13 ago 2020

Ir a contenido

Seísmo en la Monarquía

El rey emérito Juan Carlos I

MARISCAL / EFE

El rey recibe cien kilos

Matías Vallés

El rey emérito debería solicitar una indemnización al Estado, por el estrés que le generaron los cien kilos que desde luego no necesitaba

Siempre desatinada, la prensa rumia la gestión de comisiones millonarias en el palacio de La Zarzuela en plena crisis económica, sin que un solo papel atestigüe la entrega de cien millones de dólares al entonces jefe de Estado español, a quien se le traspapeló la declaración de esa minucia al fisco. El énfasis en lo accidental impide centrarse en el drama nuclear de un ser humano que recibe al contado cien kilos, el peso aproximado según la denominación de los billetes del regalo de la monarquía constitucional saudí a Juan Carlos I.

Sin la pasión por sobreactuar, se advertiría el drama de un rey de movilidad mermada, obligado a cargar con una cruz de cien kilos. Con el lío que eso supone, por recurrir al término fetiche de Rajoy.
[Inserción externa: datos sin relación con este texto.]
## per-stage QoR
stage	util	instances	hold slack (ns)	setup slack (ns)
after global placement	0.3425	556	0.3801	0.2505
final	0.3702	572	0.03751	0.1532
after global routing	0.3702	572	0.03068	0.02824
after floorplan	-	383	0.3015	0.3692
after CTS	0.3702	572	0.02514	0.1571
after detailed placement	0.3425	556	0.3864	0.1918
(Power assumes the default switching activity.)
$ cat src/rtl/orm_pkg.sv
// Shared constants for the ROM map and failed-post register slice
package orm_pkg;

    // Register byte offsets
    localparam logic [7:0] ORM_OFS_ROM_MAP    = 8'h34;
    localparam logic [7:0] ORM_OFS_FAIL_LOW   = 8'h38;
    localparam logic [7:0] ORM_OFS_FAIL_HIGH  = 8'h3c;
    localparam logic [7:0] ORM_OFS_MAKER_ID   = 8'h40;
    localparam logic [7:0] ORM_OFS_CTRL       = 8'h60;
    localparam logic [7:0] ORM_OFS_INT_STAT   = 8'h64;
    localparam logic [7:0] ORM_OFS_INT_MASK   = 8'h68;

    // Bus geometry
    localparam int ORM_ADDR_W = 8;
    localparam int ORM_DATA_W = 32;
    localparam int ORM_BE_W   = 4;

    // ROM mapping register layout
    localparam int ORM_ROM_BASE_LSB = 10;
    localparam int ORM_ROM_BASE_W   = 22;
    localparam logic [21:0] ORM_ROM_BASE_RST = 22'h000000;

    // ROM window: offset bits 47..10 must match this value
    localparam int ORM_OFFSET_W     = 48;
    localparam int ORM_WIN_LSB      = 10;
    localparam logic [37:0] ORM_ROM_WIN_TAG = 38'h3ffffc0001;

    // Failed-post high register layout
    localparam int ORM_SRC_LSB  = 16;
    localparam int ORM_SRC_W    = 16;
    localparam int ORM_OFSHI_W  = 16;

    // Control register layout
    localparam int ORM_CTRL_BWA_BIT   = 18;
    localparam logic ORM_CTRL_BWA_RST = 1'b0;

    // Interrupt status and mask layout
    localparam int ORM_INT_W          = 2;
    localparam int ORM_INT_FAIL_BIT   = 0;
    localparam int ORM_INT_ROMRD_BIT  = 1;
    localparam logic [1:0] ORM_INT_RST = 2'h0;

    // Maker identifier: no vendor-unique registers
    localparam logic [31:0] ORM_MAKER_ID_VAL = 32'h00000000;

    // Data reset for hardware-updated registers
    localparam logic [31:0] ORM_WORD_RST = 32'h00000000;

endpackage : orm_pkg

$ cat src/rtl/orm_regs.sv
// Register slice: ROM image mapping, failed posted-write capture, maker id
// Contract
// - Quadlet ROM-window read: host address is ROM base plus offset low 10 bits.
// - ROM base is bits 31..10 of mapping register, read/write, resets to zero.
// - Mapping register bits 9..0 ignore writes and read as zero.
// - A failed posted write records its details in the two error registers.
// - Low error register takes the failed request's lower 32 offset bits.
// - High error register bits 31..16 take the requester bus and node number.
// - High error register bits 15..0 take the upper 16 offset bits.
// - Error registers are hardware-updated only, read-only to software.
// - Maker identifier is hard-wired read-only zero, writes ignored.
// - Error capture happens only while buffered write allow is one.
`timescale 1ns/1ps
`default_nettype none
module orm_regs
    import orm_pkg::*;
(
    // Clock, reset, enable
    input  wire logic                      clock,
    input  wire logic                      arst_n,
    input  wire logic                      clk_en,
    input  wire logic                      soft_rst,
    // Avalon-MM slave
    input  wire logic [ORM_ADDR_W-1:0]     address,
    input  wire logic                      read,
    input  wire logic                      write,
    input  wire logic [ORM_DATA_W-1:0]     writedata,
    input  wire logic [ORM_BE_W-1:0]       byteenable,
    output logic [ORM_DATA_W-1:0]          readdata,
    output logic                           waitrequest,
    // ROM window read requests from remote nodes
    input  wire logic                      rom_rd_req,
    input  wire logic [ORM_OFFSET_W-1:0]   rom_rd_offset,
    output logic [ORM_DATA_W-1:0]          rom_host_addr,
    output logic                           rom_host_addr_valid,
    // Posted write failure reports
    input  wire logic                      post_fail,
    input  wire logic [ORM_SRC_W-1:0]      post_fail_src,
    input  wire logic [ORM_OFFSET_W-1:0]   post_fail_dest,
    // Control and interrupt
    output logic                           buffered_write_allow,
    output logic                           irq
);
    // Bus handshake state
    logic                      ack_r;
    logic                      ack_nxt;
    logic                      waitreq_r;
    logic [ORM_DATA_W-1:0]     readdata_r;
    logic [ORM_DATA_W-1:0]     readdata_nxt;

    // Software registers
    logic [ORM_ROM_BASE_W-1:0] rom_base_r;
    logic [ORM_ROM_BASE_W-1:0] rom_base_nxt;
    logic                      bwa_r;
    logic                      bwa_nxt;
    logic [ORM_INT_W-1:0]      int_stat_r;
    logic [ORM_INT_W-1:0]      int_stat_nxt;
    logic [ORM_INT_W-1:0]      int_mask_r;
    logic [ORM_INT_W-1:0]      int_mask_nxt;
    logic                      irq_r;

    // Sub-block results
    wire logic [ORM_DATA_W-1:0] fail_low;
    wire logic [ORM_DATA_W-1:0] fail_high;
    wire logic                  fail_captured;

    // Bus decode
    wire logic                  req;
    wire logic                  wr_fire;
    wire logic                  sel_rom;
    wire logic                  sel_low;
    wire logic                  sel_high;
    wire logic                  sel_maker;
    wire logic                  sel_ctrl;
    wire logic                  sel_stat;
    wire logic                  sel_mask;
    wire logic [ORM_DATA_W-1:0] be_mask;
    wire logic [ORM_DATA_W-1:0] rom_word;
    wire logic [ORM_DATA_W-1:0] rom_word_wr;
    wire logic [ORM_DATA_W-1:0] ctrl_word;
    wire logic [ORM_DATA_W-1:0] stat_word;
    wire logic [ORM_DATA_W-1:0] mask_word;
    wire logic [ORM_DATA_W-1:0] rd_mux;
    wire logic [ORM_INT_W-1:0]  int_events;
    wire logic [ORM_INT_W-1:0]  stat_clr;

    // Request handshake: one wait cycle, completes when waitrequest is low
    assign req     = read || write;
    assign wr_fire = write && ack_r;
    assign ack_nxt = req && !ack_r;

    // Address decode
    assign sel_rom   = (address == ORM_OFS_ROM_MAP);
    assign sel_low   = (address == ORM_OFS_FAIL_LOW);
    assign sel_high  = (address == ORM_OFS_FAIL_HIGH);
    assign sel_maker = (address == ORM_OFS_MAKER_ID);
    assign sel_ctrl  = (address == ORM_OFS_CTRL);
    assign sel_stat  = (address == ORM_OFS_INT_STAT);
    assign sel_mask  = (address == ORM_OFS_INT_MASK);

    // Byte lane mask
    assign be_mask = {{8{byteenable[3]}}, {8{byteenable[2]}},
                      {8{byteenable[1]}}, {8{byteenable[0]}}};

    // Register read views
    assign rom_word  = {rom_base_r, {ORM_ROM_BASE_LSB{1'b0}}};
    assign ctrl_word = {{(ORM_DATA_W-ORM_CTRL_BWA_BIT-1){1'b0}}, bwa_r, {ORM_CTRL_BWA_BIT{1'b0}}};
    assign stat_word = {{(ORM_DATA_W-ORM_INT_W){1'b0}}, int_stat_r};
    assign mask_word = {{(ORM_DATA_W-ORM_INT_W){1'b0}}, int_mask_r};

    // Read mux; unmapped addresses read as zero
    assign rd_mux = sel_rom   ? rom_word :
                    sel_low   ? fail_low :
                    sel_high  ? fail_high :
                    sel_maker ? ORM_MAKER_ID_VAL :
                    sel_ctrl  ? ctrl_word :
                    sel_stat  ? stat_word :
                    sel_mask  ? mask_word :
                    ORM_WORD_RST;

    // Read data captured at the first edge, standing at the completing edge
    assign readdata_nxt = (read && !ack_r) ? rd_mux : readdata_r;

    // ROM base write: only bits 31..10 are stored
    assign rom_word_wr  = (rom_word & ~be_mask) | (writedata & be_mask);
    assign rom_base_nxt = (wr_fire && sel_rom) ? rom_word_wr[ORM_DATA_W-1:ORM_ROM_BASE_LSB]
                                               : rom_base_r;

    // Control register write
    assign bwa_nxt = (wr_fire && sel_ctrl && byteenable[ORM_CTRL_BWA_BIT/8])
                     ? writedata[ORM_CTRL_BWA_BIT] : bwa_r;

    // Interrupt events, sticky with write-one-to-clear; a set beats a clear
    assign int_events[ORM_INT_FAIL_BIT]  = fail_captured;
    assign int_events[ORM_INT_ROMRD_BIT] = rom_host_addr_valid;
    assign stat_clr     = (wr_fire && sel_stat && byteenable[0]) ? writedata[ORM_INT_W-1:0]
                                                                 : ORM_INT_RST;
    assign int_stat_nxt = (int_stat_r & ~stat_clr) | int_events;
    assign int_mask_nxt = (wr_fire && sel_mask && byteenable[0]) ? writedata[ORM_INT_W-1:0]
                                                                 : int_mask_r;

    // Failed-post and maker registers take no software writes

    // Bus handshake
    always_ff @(posedge clock or negedge arst_n) begin
        if (!arst_n) begin
            ack_r      <= 1'b0;
            waitreq_r  <= 1'b1;
            readdata_r <= ORM_WORD_RST;
        end else if (clk_en) begin
            ack_r      <= ack_nxt;
            waitreq_r  <= !ack_nxt;
            readdata_r <= readdata_nxt;
        end
    end

    // ROM base register
    always_ff @(posedge clock or negedge arst_n) begin
        if (!arst_n) begin
            rom_base_r <= ORM_ROM_BASE_RST;
        end else if (clk_en) begin
            if (soft_rst) begin
                rom_base_r <= ORM_ROM_BASE_RST;
            end else begin
                rom_base_r <= rom_base_nxt;
            end
        end
    end

    // Control register
    always_ff @(posedge clock or negedge arst_n) begin
        if (!arst_n) begin
            bwa_r <= ORM_CTRL_BWA_RST;
        end else if (clk_en) begin
            if (soft_rst) begin
                bwa_r <= ORM_CTRL_BWA_RST;
            end else begin
                bwa_r <= bwa_nxt;
            end
        end
    end

    // Interrupt status, mask and line
    always_ff @(posedge clock or negedge arst_n) begin
        if (!arst_n) begin
            int_stat_r <= ORM_INT_RST;
            int_mask_r <= ORM_INT_RST;
            irq_r      <= 1'b0;
        end else if (clk_en) begin
            if (soft_rst) begin
                int_stat_r <= ORM_INT_RST;
                int_mask_r <= ORM_INT_RST;
                irq_r      <= 1'b0;
            end else begin
                int_stat_r <= int_stat_nxt;
                int_mask_r <= int_mask_nxt;
                irq_r      <= |(int_stat_nxt & int_mask_nxt);
            end
        end
    end

    // ROM window address former
    orm_rom_addr u_rom_addr (
        .clock           (clock),
        .arst_n          (arst_n),
        .clk_en          (clk_en),
        .soft_rst        (soft_rst),
        .rd_req          (rom_rd_req),
        .rd_offset       (rom_rd_offset),
        .rom_image_base  (rom_base_r),
        .host_addr       (rom_host_addr),
        .host_addr_valid (rom_host_addr_valid)
    );

    // Failed posted-write capture
    orm_err_capture u_err_capture (
        .clock     (clock),
        .arst_n    (arst_n),
        .clk_en    (clk_en),
        .allow     (bwa_r),
        .fail      (post_fail),
        .fail_src  (post_fail_src),
        .fail_dest (post_fail_dest),
        .fail_low  (fail_low),
        .fail_high (fail_high),
        .captured  (fail_captured)
    );

    // Outputs
    assign readdata             = readdata_r;
    assign waitrequest          = waitreq_r;
    assign buffered_write_allow = bwa_r;
    assign irq                  = irq_r;
endmodule : orm_regs
`default_nettype wire

$ cat src/rtl/orm_rom_addr.sv
// Forms host addresses for quadlet reads of the ROM window
`timescale 1ns/1ps
`default_nettype none
module orm_rom_addr
    import orm_pkg::*;
(
    // Clock and reset
    input  wire logic                      clock,
    input  wire logic                      arst_n,
    input  wire logic                      clk_en,
    input  wire logic                      soft_rst,
    // Request
    input  wire logic                      rd_req,
    input  wire logic [ORM_OFFSET_W-1:0]   rd_offset,
    input  wire logic [ORM_ROM_BASE_W-1:0] rom_image_base,
    // Result
    output logic [ORM_DATA_W-1:0]          host_addr,
    output logic                           host_addr_valid
);
    wire logic                  in_window;
    wire logic [ORM_DATA_W-1:0] base_word;
    wire logic [ORM_DATA_W-1:0] addr_nxt;

    assign in_window = (rd_offset[ORM_OFFSET_W-1:ORM_WIN_LSB] == ORM_ROM_WIN_TAG);
    assign base_word = {rom_image_base, {ORM_ROM_BASE_LSB{1'b0}}};
    assign addr_nxt  = base_word + {{(ORM_DATA_W-ORM_WIN_LSB){1'b0}}, rd_offset[ORM_WIN_LSB-1:0]};

    always_ff @(posedge clock or negedge arst_n) begin
        if (!arst_n) begin
            host_addr       <= ORM_WORD_RST;
            host_addr_valid <= 1'b0;
        end else if (clk_en) begin
            if (soft_rst) begin
                host_addr_valid <= 1'b0;
            end else begin
                host_addr_valid <= rd_req && in_window;
                if (rd_req && in_window) begin
                    host_addr <= addr_nxt;
                end
            end
        end
    end
endmodule : orm_rom_addr
`default_nettype wire

$ cat src/rtl/orm_err_capture.sv
// Captures source and destination of a failed posted write
`timescale 1ns/1ps
`default_nettype none
module orm_err_capture
    import orm_pkg::*;
(
    // Clock and reset
    input  wire logic                    clock,
    input  wire logic                    arst_n,
    input  wire logic                    clk_en,
    // Failure report
    input  wire logic                    allow,
    input  wire logic                    fail,
    input  wire logic [ORM_SRC_W-1:0]    fail_src,
    input  wire logic [ORM_OFFSET_W-1:0] fail_dest,
    // Captured words
    output logic [ORM_DATA_W-1:0]        fail_low,
    output logic [ORM_DATA_W-1:0]        fail_high,
    output logic                         captured
);
    wire logic take;

    assign take = fail && allow;

    always_ff @(posedge clock or negedge arst_n) begin
        if (!arst_n) begin
            fail_low  <= ORM_WORD_RST;
            fail_high <= ORM_WORD_RST;
            captured  <= 1'b0;
        end else if (clk_en) begin
            captured <= take;
            if (take) begin
                fail_low  <= fail_dest[ORM_DATA_W-1:0];
                fail_high <= {fail_src, fail_dest[ORM_OFFSET_W-1:ORM_DATA_W]};
            end
        end
    end
endmodule : orm_err_capture
`default_nettype wire

$ cat config.mk
export PLATFORM = sky130hd
export DESIGN_NAME = orm_regs
export DESIGN_NICKNAME = d
export VERILOG_FILES = /design/src/rtl/orm_pkg.sv /design/src/rtl/orm_regs.sv /design/src/rtl/orm_rom_addr.sv /design/src/rtl/orm_err_capture.sv
export SDC_FILE = /design/constraint.sdc
export NUM_CORES = 1
export LEC_CHECK = 0
export BUFFER_PORTS_ARGS = -buffer_cell sky130_fd_sc_hd__buf_2
export CORE_ASPECT_RATIO = 0.8
export CORE_MARGIN = 2
export CORE_UTILIZATION = 30
export DETAILED_ROUTE_END_ITERATION = 8
export SLEW_MARGIN = 20
export SYNTH_ARGS = -nofsm -noshare
export SYNTH_HDL_FRONTEND = slang
export SYNTH_SLANG_ARGS = --single-unit
$ cat constraint.sdc
create_clock -name clock -period 4.8 [get_ports clock]
set_input_delay 0.24 -clock clock [delete_from_list [all_inputs] [get_ports clock]]
set_output_delay 0.24 -clock clock [all_outputs]
set_load 0.02 [all_outputs]
==> impl_metrics.yaml <==
sta:
  final.setup.tns_ps: 0
  period_needed_ps: 2330
  period_share: 0.485
  max_slew_margin: 0.330
  rsz0062_at_grt: "false"
  tightest_slew_ps: 1000
  final-hold-violation-count: 0
  fmax_ghz: 0.429
  drv_slew: 0
  final.setup_skew_ps: 10.1
  setup_viol: 0
place:
  port_buffers: 223
  gp_congestion: 0.792
  dp_hpwl_um: 15700
  placedCellCount: 1094
detailed_routing:
  drt_wl_total_um: 21400
  ant_nets: 0
  drcViolationCount: 0
  drt_iter0_markers: 262
  vias: 5539
  routedWlPerCell_um: 18.9
  drt_pass1_iterations: 6
  vias_per_cell: 4.89
setup_path:
  max_stage_delay_ps: 660
  cp.required_ps: 5070
  crit_chain: "buf_2 -> nor4b_2 -> buf_4 -> nand4_1 -> o21ai_0 -> a21oi_1"
  crit_fanout: 30
  critPathTopFamily: "simple AND/OR/NAND/NOR gates"
  cp_num_buf_inv: 2
  cp_slowest_cell: "nor4b_2"
  worstSetupPathType: "input pin to flip-flop"
  setup.worst_path.start_class: "input pin"
  setup.worst_path.end_class: "flip-flop"
  cp.arrival_ps: 2590
yosys:
  synth_seq_area_share: 0.558
  synth_edf_count: 0
  syn_area_mm2: 0.00718
  synth_most_common_cell: "dfrtp_1"
  synth_area_leader_cell: "dfrtp_1"
  synth_commonest_cells: "dfrtp_1, mux2_2, o21ai_0"
  syn_inst: 595
  synth_warnings: 0
  synthFlopType: "dfrtp_1"
  synthArstFlopShare: 1.00
  ys_ff_latch: 160
  synth.net_count: 759
  synth_top_area_frac: 0.554
  ys_types: 48
  netlist_top_cells_area: "dfrtp_1, mux2_2, mux2_4, a22oi_1, o21ai_0"
  avgSynthCellArea_um2: 12.1
global_routing:
  antenna_found_initial: 6
  grt_remaining_overflow: 0
  grt_pass1_vias: 5524
  track_usage: 0.172
  grt_first_pass_wirelength_um: 32400
  grt_start_max_net_pins: 66
die:
  core_mm2: 0.0235
  start_util: 0.306
  pin_count: 232
  die_y_um: 142
  die_x_um: 177
  num_rows: 50
  dieArea_mm2: 0.0252
final_layout:
  instances_no_fill: 1132
  n_fill_cell: 2309
  area_delta_synth_final_pct: 28.6
  nets: 966
  drive_gt1_frac: 0.455
  multi_input_area_mm2: 0.00297
  seq_area_mm2: 0.00401
cts:
  clkLatencyLatePin_ps: 420
  htree_levels: 4
  cts_sinks: 160
  ctsResizeCount: 0
  cts_hold_buf: 1
  cts_tree: "built"
  post-cts-setup-buffers: 0
  cts_root_buffer: "clkbuf_16"
  clock_path_buffers: 2
  cts_buffers: 17
  clk_pin_slew_worst_paths_ps: 70
pwr:
  ir_worst_vdd_v: 0.000190
  powerDensity_mw_per_mm2: 382
  p_leak_nw: 4.52
min_path:
  holdCritPathClass: "input pin to flip-flop"
status:
  status: "completed"
flow_run:
  drv.max_cap_violation_count: 0
-- state kept, by name, summed over array words and instances, names as in the netlist --
register and count:
u_err_capture.fail_low 32, readdata 32, u_rom_addr.host_addr 32, buffered_write_allow 1
int_stat_r 2, u_err_capture.captured 1, rom_base_r 22, waitrequest 1
u_rom_addr.host_addr_valid 1, int_mask_r 2, u_err_capture.fail_high 32, irq 1
ack_r 1
-- worst register-to-register path: stages (launching register included) --
cell and delay, ps:
dfrtp_1 430, nand3_4 720, mux2_2 670
-- where the power goes --
group | total, mW | switching [mW] | internal, mW
registers | 1.62 | 0.0919 | 1.53
clock network | 1.49 | 0.571 | 0.916
logic | 0.425 | 0.193 | 0.232
total | 3.53 | 0.856 | 2.67
-- metrics by stage --
stage / hold WS [ps] / area, um^2 / util / worst slack [ps] / power [mW]
finish: 44.4 / 9240 / 0.394 / 2470 / 3.53
global route: 27.2 / 9230 / 0.394 / 2150 / 3.70
CTS: 24.0 / 9230 / 0.393 / 2500 / 3.58
detailed placement: 279 / 8570 / 0.365 / 2060 / 2.07
global placement: 278 / 8570 / 0.365 / 2040 / 2.06
floorplan: -55.6 / 7180 / - / 3040 / 1.88
-- cell families (layout without fill, tap and decap cells) --
family                 Yosys count  after routing  share of synthesized area
flip-flops                     160            160                      0.558
AND/OR/NAND/NOR                150            150                      0.119
AO/OA/AOI/OAI                  133            133                      0.120
multiplexers                   100            100                      0.172
buffers and inverters           52            272                     0.0312
other                            0              5                          0
-- routing by layer --
metal	track usage	vias up	wire [um]
met5	0	-	13
li1	-	2601	-
met1	0.238	2714	9910
met3	0.0441	21	1480
met2	0.265	201	9700
met4	0.0487	2	316
-- cell usage in the layout, fill, tap and decap left out, types with 5 or more instances in the layout --
cell type  Yosys  layout
and2_1         5       5
clkbuf_16      0      17
mux2_4        29      29
a21oi_1       26      26
nor4_1         5       5
buf_2          4     222
nand4_1        7       7
nand2_1       38      38
dfrtp_1      159     159
a22oi_1       30      30
nor2_1        19      19
mux2_2        70      70
o21ai_0       39      39
nand3_1       26      24
diode_2        0       5
nand2b_1      26      26
o41ai_1       15      15
inv_1         11      11
a22o_1         6       6
buf_4          0       5
-- final timing paths --
kind                                 startpoint                          end  slack (ps)  cells after the start
max reg2reg                buffered_write_allow   u_err_capture.fail_high[1]        2860                      2
min in group asynchronous                arst_n  u_err_capture.fail_high[22]         370                      2
min                           post_fail_dest[3]    u_err_capture.fail_low[3]          40                      2
max in group asynchronous                arst_n     u_rom_addr.host_addr[31]        3300                      3
min reg2reg                        readdata[21]                 readdata[21]         470                      2
max                                  address[2]               rom_base_r[19]        2470                      6
-- area by class of cell --
type,instances,share of cell area
flip-flops and latches,160,0.433
multi-input cells,383,0.322
repair buffers,229,0.127
clock buffers,20,0.0505
well taps,312,0.0422
clock inverters,12,0.0195
inverters,11,0.00447
diodes,5,0.00135
Power figures use the tool's default switching activity.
Para cumplimentar su calvario, el monarca tuvo que confiar en intermediarios de tan dudosa integridad que se llaman Arturo Fasana y Dante Canonica, donde hasta los nombres parecen extraídos de una novela de Arturo Pérez-Reverte. El entonces jefe del Estado transmitió a estos amigos ocasionales el engorro de acarrear un quintal en comisiones, un regalo al que no podía renunciar para no desairar a los saudís. De hecho, la renuncia de Juan Carlos I fue la aceptación del dinero, con el consiguiente sacrificio.

El rey emérito debería solicitar una indemnización al Estado, por el estrés que le generaron los cien kilos que desde luego no necesitaba. Dado el tonelaje de la prestación monetaria, hubiera sido más adecuado habilitar un pago en cómodas cuotas, pero los saudís son partidarios del desenfreno, cuando pagan y cuando descuartizan. Por fortuna, Corinna ejerció de humilde Verónica. No solo secó el rostro congestionado por cargar con los cien kilos antecitados, también asumió el trasiego de una porción significativa de esa cruz económica. Criticar es muy fácil, desde la certeza de estar alejado de las tribulaciones de llevar ese peso sobre las espaldas. O de tener que guardarlo en alguna de las dependencias de palacio, sin que tiemble el vigamen de la institución.